The file format of filename is autodetected from the file name suffix or can be explicitly set with the format keyword. A sequence of files can be read as a single virtual trajectory by providing a list of filenames.

Parameters:
  • filename (str or list) – the coordinate file (single frame or trajectory) or a list of filenames, which are read one after another.
  • format (str or list or object (optional)) – provide the file format of the coordinate or trajectory file; None guesses it from the file extension. Note that this keyword has no effect if a list of file names is supplied because the “chained” reader has to guess the file format for each individual list member [None]. Can also pass a subclass of MDAnalysis.coordinates.base.ProtoReader to define a custom reader to be used on the trajectory file.
  • in_memory (bool (optional)) –

    Directly load trajectory into memory with the MemoryReader

    New in version 0.16.0.

  • **kwargs (dict) – Other kwargs are passed to the trajectory reader (only for advanced use)
Returns:

  • filename (str or list)
  • trajectory_format (str)

Raises:

TypeError if trajectory format can not be – determined or no appropriate trajectory reader found

Changed in version 0.8: If a list or sequence that is provided for filename only contains a single entry then it is treated as single coordinate file. This has the consequence that it is not read by the ChainReader but directly by its specialized file format reader, which typically has more features than the ChainReader.

remove_anchor()[source]

Remove this Universe from the possible anchor list for unpickling

select_atoms(*args, **kwargs)[source]

Select atoms.

trajectory

Reference to trajectory reader object containing trajectory data.

transfer_to_memory(start=None, stop=None, step=None, verbose=None, quiet=None)[source]

Transfer the trajectory to in memory representation.

Replaces the current trajectory reader object with one of type MDAnalysis.coordinates.memory.MemoryReader to support in-place editing of coordinates.

Parameters:
  • start (int, optional) – start reading from the nth frame.
  • stop (int, optional) – read upto and excluding the nth frame.
  • step (int, optional) – Read in every nth frame. [1]
  • verbose (bool, optional) – Will print the progress of loading trajectory to memory, if set to True. Default value is False.

New in version 0.16.0.

9.1.1.3. Functions

MDAnalysis.core.universe.Merge(*args)[source]

Create a new new Universe from one or more AtomGroup instances.

Parameters:

*args (AtomGroup) – One or more AtomGroups.

Returns:

universe

Return type:

Universe

Raises:
  • ValueError – Too few arguments or an AtomGroup is empty and
  • TypeError – Arguments are not AtomGroup instances.

Notes

The resulting Universe will only inherit the common topology attributes that all merged universes share.
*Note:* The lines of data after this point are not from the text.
$ cat src/hw/rtl/kfcv_pkg.sv
// Shared types, operand codes and the micro-op program of the two-state filter.
// Depends on nothing; imported by the multiply unit, the divider and the top level.
package kfcv_pkg;

  localparam int DATA_W = 32;
  localparam int RST_DIAG_UNITS = 100;

  typedef logic [4:0] src_t;

  localparam src_t SRC_ZERO = 5'd0;
  localparam src_t SRC_X0   = 5'd1;
  localparam src_t SRC_X1   = 5'd2;
  localparam src_t SRC_P00  = 5'd3;
  localparam src_t SRC_P01  = 5'd4;
  localparam src_t SRC_P10  = 5'd5;
  localparam src_t SRC_P11  = 5'd6;
  localparam src_t SRC_Y    = 5'd7;
  localparam src_t SRC_T0   = 5'd8;
  localparam src_t SRC_T1   = 5'd9;
  localparam src_t SRC_S    = 5'd10;
  localparam src_t SRC_K0   = 5'd11;
  localparam src_t SRC_K1   = 5'd12;
  localparam src_t SRC_R0   = 5'd13;
  localparam src_t SRC_R1   = 5'd14;
  localparam src_t SRC_M00  = 5'd15;
  localparam src_t SRC_M01  = 5'd16;
  localparam src_t SRC_M10  = 5'd17;
  localparam src_t SRC_M11  = 5'd18;
  localparam src_t SRC_A0   = 5'd19;
  localparam src_t SRC_A1   = 5'd20;
  localparam src_t SRC_F00  = 5'd21;
  localparam src_t SRC_F01  = 5'd22;
  localparam src_t SRC_F10  = 5'd23;
  localparam src_t SRC_F11  = 5'd24;
  localparam src_t SRC_H0   = 5'd25;
  localparam src_t SRC_H1   = 5'd26;
  localparam src_t SRC_RN   = 5'd27;
  localparam src_t SRC_Z    = 5'd28;

  typedef logic [1:0] cmode_t;
  localparam cmode_t CM_NONE = 2'd0;
  localparam cmode_t CM_ADD  = 2'd1;
  localparam cmode_t CM_SUB  = 2'd2;

  typedef logic [4:0] pc_t;
  localparam pc_t OP_S    = 5'd3;
  localparam pc_t OP_R0   = 5'd4;
  localparam pc_t OP_A0   = 5'd12;
  localparam pc_t OP_LAST = 5'd21;

  // Configuration register indexes.
  typedef logic [2:0] cfg_idx_t;
  localparam cfg_idx_t REG_F00 = 3'd0;
  localparam cfg_idx_t REG_F01 = 3'd1;
  localparam cfg_idx_t REG_F10 = 3'd2;
  localparam cfg_idx_t REG_F11 = 3'd3;
  localparam cfg_idx_t REG_H0  = 3'd4;
  localparam cfg_idx_t REG_H1  = 3'd5;
  localparam cfg_idx_t REG_RN  = 3'd6;
  localparam cfg_idx_t REG_IV  = 3'd7;

  typedef struct packed {
    src_t   a0;
    src_t   b0;
    src_t   a1;
    src_t   b1;
    src_t   dst;
    cmode_t cmode;
    src_t   csrc;
  } op_t;

  typedef struct packed {
    logic mul_en;
    logic acc_load;
    logic acc_add;
  } mac_ctl_t;

  typedef struct packed {
    logic              done;
    logic              clamp;
    logic [DATA_W-1:0] quot;
  } div_res_t;

  function automatic op_t mk(src_t a0, src_t b0, src_t a1, src_t b1, src_t dst,
                             cmode_t cm, src_t cs);
    op_t o;
    o.a0 = a0; o.b0 = b0; o.a1 = a1; o.b1 = b1;
    o.dst = dst; o.cmode = cm; o.csrc = cs;
    return o;
  endfunction

  // Each op is a two-term dot product, saturated, optionally combined with a
  // third value. Single products use a zero second term.
  function automatic op_t op_decode(pc_t pc);
    op_t o;
    o = mk(SRC_ZERO, SRC_ZERO, SRC_ZERO, SRC_ZERO, SRC_ZERO, CM_NONE, SRC_ZERO);
    case (pc)
      5'd0:  o = mk(SRC_H0, SRC_X0, SRC_H1, SRC_X1, SRC_Y, CM_SUB, SRC_Z);
      5'd1:  o = mk(SRC_P00, SRC_H0, SRC_P01, SRC_H1, SRC_T0, CM_NONE, SRC_ZERO);
      5'd2:  o = mk(SRC_P10, SRC_H0, SRC_P11, SRC_H1, SRC_T1, CM_NONE, SRC_ZERO);
      5'd3:  o = mk(SRC_H0, SRC_T0, SRC_H1, SRC_T1, SRC_S, CM_ADD, SRC_RN);
      5'd4:  o = mk(SRC_H0, SRC_P00, SRC_H1, SRC_P10, SRC_R0, CM_NONE, SRC_ZERO);
      5'd5:  o = mk(SRC_H0, SRC_P01, SRC_H1, SRC_P11, SRC_R1, CM_NONE, SRC_ZERO);
      5'd6:  o = mk(SRC_K0, SRC_Y, SRC_ZERO, SRC_ZERO, SRC_X0, CM_ADD, SRC_X0);
      5'd7:  o = mk(SRC_K1, SRC_Y, SRC_ZERO, SRC_ZERO, SRC_X1, CM_ADD, SRC_X1);
      5'd8:  o = mk(SRC_K0, SRC_R0, SRC_ZERO, SRC_ZERO, SRC_P00, CM_SUB, SRC_P00);
      5'd9:  o = mk(SRC_K0, SRC_R1, SRC_ZERO, SRC_ZERO, SRC_P01, CM_SUB, SRC_P01);
      5'd10: o = mk(SRC_K1, SRC_R0, SRC_ZERO, SRC_ZERO, SRC_P10, CM_SUB, SRC_P10);
      5'd11: o = mk(SRC_K1, SRC_R1, SRC_ZERO, SRC_ZERO, SRC_P11, CM_SUB, SRC_P11);
      5'd12: o = mk(SRC_F00, SRC_X0, SRC_F01, SRC_X1, SRC_A0, CM_NONE, SRC_ZERO);
      5'd13: o = mk(SRC_F10, SRC_X0, SRC_F11, SRC_X1, SRC_A1, CM_NONE, SRC_ZERO);
      5'd14: o = mk(SRC_F00, SRC_P00, SRC_F01, SRC_P10, SRC_M00, CM_NONE, SRC_ZERO);
      5'd15: o = mk(SRC_F00, SRC_P01, SRC_F01, SRC_P11, SRC_M01, CM_NONE, SRC_ZERO);
      5'd16: o = mk(SRC_F10, SRC_P00, SRC_F11, SRC_P10, SRC_M10, CM_NONE, SRC_ZERO);
      5'd17: o = mk(SRC_F10, SRC_P01, SRC_F11, SRC_P11, SRC_M11, CM_NONE, SRC_ZERO);
      5'd18: o = mk(SRC_M00, SRC_F00, SRC_M01, SRC_F01, SRC_P00, CM_NONE, SRC_ZERO);
      5'd19: o = mk(SRC_M00, SRC_F10, SRC_M01, SRC_F11, SRC_P01, CM_NONE, SRC_ZERO);
      5'd20: o = mk(SRC_M10, SRC_F00, SRC_M11, SRC_F01, SRC_P10, CM_NONE, SRC_ZERO);
      5'd21: o = mk(SRC_M10, SRC_F10, SRC_M11, SRC_F11, SRC_P11, CM_NONE, SRC_ZERO);
      default: ;
    endcase
    return o;
  endfunction

endpackage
AtomGroup instances can come from different Universes, or can come directly from a select_atoms() call.

Merge can also be used with a single AtomGroup if the user wants to, for example, re-order the atoms in the Universe.
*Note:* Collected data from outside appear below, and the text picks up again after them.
### src/sv/ssd_pkg.sv
// ----------------------------------------------------------------------------
// ssd_pkg: shared types, constants and code tables for the scan driver
// Holds the action codes, the stage record passed from the input register to
// the display core, the reciprocal constants for the decimal split and the
// segment code tables for numerals and letters.
// ----------------------------------------------------------------------------
package ssd_pkg;

    localparam int DIGIT_COUNT = 4;
    localparam int SCAN_W      = $clog2(DIGIT_COUNT);
    localparam int VALUE_W     = 16;
    localparam int LETTER_W    = 7;
    localparam int SEG_W       = 8;
    localparam int IN_DATA_W   = 48;
    localparam int IN_USER_W   = 2;
    localparam int OUT_DATA_W  = 16;
    localparam int DUR_W       = 16;

    localparam logic [DUR_W-1:0] DURATION_RESET = 16'd1000;

    // Action codes carried in tuser
    typedef logic [1:0] t_action;
    localparam t_action ACT_TICK    = 2'd0;
    localparam t_action ACT_NUMBER  = 2'd1;
    localparam t_action ACT_MESSAGE = 2'd2;

    // Decimal point placement
    localparam logic [SEG_W-1:0]  POINT_BIT   = 8'b0000_0001;
    localparam logic [SCAN_W-1:0] POINT_DIGIT = 2'd2;
    localparam logic [SEG_W-1:0]  SELECT_MSB  = 8'b1000_0000;

    // Reciprocal multipliers: floor(v / D) == (v * M) >> S for every 16-bit v
    localparam logic [16:0] MUL_1000   = 17'd67109;
    localparam int          SHIFT_1000 = 26;
    localparam logic [17:0] MUL_100    = 18'd167773;
    localparam int          SHIFT_100  = 24;
    localparam logic [15:0] MUL_10     = 16'd52429;
    localparam int          SHIFT_10   = 19;

    // Letter clamp range
    localparam logic [LETTER_W-1:0] LETTER_FIRST = 7'h61;
    localparam logic [LETTER_W-1:0] LETTER_LAST  = 7'h7A;
    localparam logic [4:0]          LETTER_TOP   = 5'd25;
    localparam logic [3:0]          DIGIT_TOP    = 4'd9;

    // Record handed from the input register to the display core
    typedef struct packed {
        t_action                            action;
        logic [VALUE_W-1:0]                 value;
        logic [6:0]                         q1000;
        logic [9:0]                         q100;
        logic [12:0]                        q10;
        logic [DIGIT_COUNT-1:0][LETTER_W-1:0] letter;
    } t_stage;

    // Segment code of a decimal digit
    function automatic logic [SEG_W-1:0] numeral_code(input logic [3:0] d);
        logic [SEG_W-1:0] code;
        case (d)
            4'd0:    code = 8'b1111_1100;
            4'd1:    code = 8'b0110_0000;
            4'd2:    code = 8'hDA;
            4'd3:    code = 8'hF2;
            4'd4:    code = 8'h66;
            4'd5:    code = 8'hB6;
            4'd6:    code = 8'hBE;
            4'd7:    code = 8'hE0;
            4'd8:    code = 8'hFE;
            4'd9:    code = 8'hF6;
            default: code = 8'h00;
        endcase
        return code;
    endfunction

    // Segment code of an ASCII letter, clamped to a..z
    function automatic logic [SEG_W-1:0] letter_code(input logic [LETTER_W-1:0] c);
        logic [4:0]       idx;
        logic [LETTER_W-1:0] off;
        logic [SEG_W-1:0] code;
        off = c - LETTER_FIRST;
        if (c < LETTER_FIRST) begin
            idx = 5'd0;
        end else if (c > LETTER_LAST) begin
            idx = LETTER_TOP;
        end else begin
            idx = off[4:0];
        end
        case (idx)
            5'd0:    code = 8'b1110_1110;
            5'd1:    code = 8'h3E;
            5'd2:    code = 8'h9C;
            5'd3:    code = 8'h7A;
            5'd4:    code = 8'h9E;
            5'd5:    code = 8'h8E;
            5'd6:    code = 8'hBE;
            5'd7:    code = 8'h6E;
            5'd8:    code = 8'h60;
            5'd9:    code = 8'h70;
            5'd11:   code = 8'h1C;
            5'd12:   code = 8'hEC;
            5'd13:   code = 8'h2A;
            5'd14:   code = 8'hFC;
            5'd15:   code = 8'hCE;
            5'd16:   code = 8'hE6;
            5'd17:   code = 8'h8C;
            5'd18:   code = 8'hB6;
            5'd19:   code = 8'h1E;
            5'd20:   code = 8'h7C;
            5'd24:   code = 8'h70;
            5'd25:   code = 8'h66;
            default: code = 8'h00;  // k, v, w, x have no shape
        endcase
        return code;
    endfunction

endpackage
If multiple AtomGroup instances from the same Universe are given, the merge will first simply “add” together the AtomGroup instances.
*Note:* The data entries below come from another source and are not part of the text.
==> config.mk <==
export PLATFORM = sky130hd
export DESIGN_NAME = byte_spn_cipher_ecb_cbc
export DESIGN_NICKNAME = d
export VERILOG_FILES = /design/src/hdl/bscc_pkg.sv /design/src/hdl/byte_spn_cipher_ecb_cbc.sv /design/src/hdl/bscc_core.sv
export VERILOG_INCLUDE_DIRS = /design/src /design/src/hdl
export SDC_FILE = /design/constraint.sdc
export NUM_CORES = 1
export LEC_CHECK = 0
export ABC_AREA = 1
export BUFFER_PORTS_ARGS = -buffer_cell sky130_fd_sc_hd__buf_2
export CAP_MARGIN = 20
export CORE_MARGIN = 1
export CORE_UTILIZATION = 45
export CTS_BUF_LIST = sky130_fd_sc_hd__clkbuf_2 sky130_fd_sc_hd__clkbuf_4 sky130_fd_sc_hd__clkbuf_8
export DETAILED_ROUTE_END_ITERATION = 8
export GPL_TIMING_DRIVEN = 0
export PLACE_DENSITY_LB_ADDON = 0.3
export SLEW_MARGIN = 15
export SYNTH_ARGS = -nofsm -noshare
export SYNTH_HDL_FRONTEND = slang
export SYNTH_SLANG_ARGS = --single-unit
==> constraint.sdc <==
create_clock -name clk_i -period 14.3 [get_ports clk_i]
set_input_delay 2.145 -clock clk_i [delete_from_list [all_inputs] [get_ports clk_i]]
set_output_delay 2.145 -clock clk_i [all_outputs]
set_load 0.005 [all_outputs]
==> src/hdl/byte_spn_cipher_ecb_cbc_assert.svh <==
// assertion macros for the byte cipher block
// no dependencies; assertions drop out when SYNTHESIS is defined
`ifndef BYTE_SPN_CIPHER_ECB_CBC_ASSERT_SVH
`define BYTE_SPN_CIPHER_ECB_CBC_ASSERT_SVH

`ifndef SYNTHESIS

`define BSCC_ASSERT_IMPL(lbl, clk, rstn, ante, cons) \
  lbl: assert property (@(posedge clk) disable iff (!rstn) (ante) |-> (cons)) \
    else $error("assertion failed");

`define BSCC_ASSERT_NEXT(lbl, clk, rstn, ante, cons) \
  lbl: assert property (@(posedge clk) disable iff (!rstn) (ante) |=> (cons)) \
    else $error("assertion failed");

`else

`define BSCC_ASSERT_IMPL(lbl, clk, rstn, ante, cons)
`define BSCC_ASSERT_NEXT(lbl, clk, rstn, ante, cons)

`endif

`endif

==> src/hdl/bscc_pkg.sv <==
// shared types, register indexes, s-box and rotate functions of the byte cipher
// no dependencies
package bscc_pkg;

  localparam int unsigned CfgWidth = 32;
  localparam int unsigned CfgIdxWidth = 2;

  localparam logic [CfgIdxWidth-1:0] REG_CIPHER_KEY     = 2'd0;
  localparam logic [CfgIdxWidth-1:0] REG_DECRYPT_MODE   = 2'd1;
  localparam logic [CfgIdxWidth-1:0] REG_CHAIN_MODE     = 2'd2;
  localparam logic [CfgIdxWidth-1:0] REG_INITIAL_VECTOR = 2'd3;

  typedef struct packed {
    logic [31:0] cipher_key;
    logic        decrypt_mode;
    logic        chain_mode;
    logic [7:0]  initial_vector;
  } cfg_t;

  localparam logic [3:0] SBOX_INV [16] = '{
    4'd15, 4'd6, 4'd13, 4'd4, 4'd11, 4'd2, 4'd9, 4'd0,
    4'd7, 4'd14, 4'd5, 4'd12, 4'd3, 4'd10, 4'd1, 4'd8
  };

  function automatic logic [3:0] sbox_nib(logic [3:0] x);
    logic [3:0] t;
    t = x + 4'd1;
    return 4'(t * 4'd7);
  endfunction

  function automatic logic [7:0] sub_fwd(logic [7:0] b);
    return {sbox_nib(b[7:4]), sbox_nib(b[3:0])};
  endfunction

  function automatic logic [7:0] sub_inv(logic [7:0] b);
    return {SBOX_INV[b[7:4]], SBOX_INV[b[3:0]]};
  endfunction

  function automatic logic [7:0] rotl2(logic [7:0] b);
    return {b[5:0], b[7:6]};
  endfunction

  function automatic logic [7:0] rotr2(logic [7:0] b);
    return {b[1:0], b[7:2]};
  endfunction

endpackage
Merging does not create a full trajectory but only a single structure even if the input consists of one or more trajectories. However, one can use the MemoryReader to construct a trajectory for the new Universe as described under Creating an in-memory trajectory of a sub-system.

Example

In this example, protein, ligand, and solvent were externally prepared in three different PDB files. They are loaded into separate Universe objects (where they could be further manipulated, e.g. renumbered, relabeled, rotated, …) The Merge() command is used to combine all of them together:

u1 = Universe("protein.pdb")
u2 = Universe("ligand.pdb")
u3 = Universe("solvent.pdb")
u = Merge(u1.select_atoms("protein"), u2.atoms, u3.atoms)
u.atoms.write("system.pdb")

The complete system is then written out to a new PDB file.

Changed in version 0.9.0: Raises exceptions instead of assertion errors.

Changed in version 0.16.0: The trajectory is now a MemoryReader.